[Record set]

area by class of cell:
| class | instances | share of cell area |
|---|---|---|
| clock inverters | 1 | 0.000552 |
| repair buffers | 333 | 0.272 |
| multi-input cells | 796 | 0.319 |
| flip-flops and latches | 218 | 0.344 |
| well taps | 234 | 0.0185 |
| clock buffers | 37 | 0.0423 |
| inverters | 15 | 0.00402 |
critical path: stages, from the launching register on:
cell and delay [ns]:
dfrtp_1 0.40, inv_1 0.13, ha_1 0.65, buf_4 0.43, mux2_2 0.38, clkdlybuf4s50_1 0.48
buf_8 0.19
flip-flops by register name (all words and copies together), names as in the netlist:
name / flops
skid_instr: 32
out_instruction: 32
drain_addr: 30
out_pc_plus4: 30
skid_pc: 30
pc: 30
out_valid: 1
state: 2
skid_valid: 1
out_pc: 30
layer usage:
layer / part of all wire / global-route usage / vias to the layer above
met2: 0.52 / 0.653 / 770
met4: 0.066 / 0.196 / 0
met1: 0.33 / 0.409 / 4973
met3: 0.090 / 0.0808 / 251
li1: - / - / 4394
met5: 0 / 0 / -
==> src/rtl/axi_lite_arb_grant.sv <==
// Grant state machine: decides which master owns the SRAM port and when
// the grant is released. Optional build macro: ARB_ROUND_ROBIN_EN.
module axi_lite_arb_grant
    import axi_lite_arbiter_pkg::*;
(
    input  logic       clk_i,
    input  logic       rstn_i,
    input  logic       ifu_rd_req_i,
    input  logic       ifu_wr_req_i,
    input  logic       lsu_rd_req_i,
    input  logic       lsu_wr_req_i,
    input  logic       rd_done_i,
    input  logic       wr_done_i,
    output arb_state_e state_o
);

    arb_state_e state_q, state_d;
    logic       ifu_req;
    logic       lsu_req;
    logic       pick_lsu;

    assign ifu_req = ifu_rd_req_i | ifu_wr_req_i;
    assign lsu_req = lsu_rd_req_i | lsu_wr_req_i;

`ifdef ARB_ROUND_ROBIN_EN
    arb_master_e last_q, last_d;

    // Tie-break: on a tie, hand the port to whichever master did not go last
    always_comb begin
        pick_lsu = lsu_req & (~ifu_req | (last_q == MST_IFU));
    end

    // Remember the master granted out of IDLE
    always_comb begin
        last_d = last_q;
        if (state_q == ST_IDLE) begin
            if (pick_lsu) begin
                last_d = MST_LSU;
            end else if (ifu_req) begin
                last_d = MST_IFU;
            end
        end
    end

    // Round-robin pointer register, restarts pointing at IFU
    always_ff @(posedge clk_i) begin
        if (!rstn_i) begin
            last_q <= MST_IFU;
        end else begin
            last_q <= last_d;
        end
    end
`else
    // Tie-break: LSU always beats IFU
    always_comb begin
        pick_lsu = lsu_req;
    end
`endif

    // Next-state: grant from IDLE (read beats write), release on the handshake
    always_comb begin
        state_d = state_q;
        unique case (state_q)
            ST_IDLE: begin
                if (pick_lsu) begin
                    state_d = lsu_rd_req_i ? ST_LSU_RD : ST_LSU_WR;
                end else if (ifu_req) begin
                    state_d = ifu_rd_req_i ? ST_IFU_RD : ST_IFU_WR;
                end
            end
            ST_IFU_RD, ST_LSU_RD: begin
                if (rd_done_i) begin
                    state_d = ST_IDLE;
                end
            end
            ST_IFU_WR, ST_LSU_WR: begin
                if (wr_done_i) begin
                    state_d = ST_IDLE;
                end
            end
            default: state_d = ST_IDLE;
        endcase
    end

    // State register with synchronous active-low reset
    always_ff @(posedge clk_i) begin
        if (!rstn_i) begin
            state_q <= ST_IDLE;
        end else begin
            state_q <= state_d;
        end
    end

    assign state_o = state_q;

endmodule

[/Record set]

#### Problem requirements:
Only the lines containing the string "inverters" are needed; pull them out of the records.

#### Response to this task:
| clock inverters | 1 | 0.000552 |
| inverters | 15 | 0.00402 |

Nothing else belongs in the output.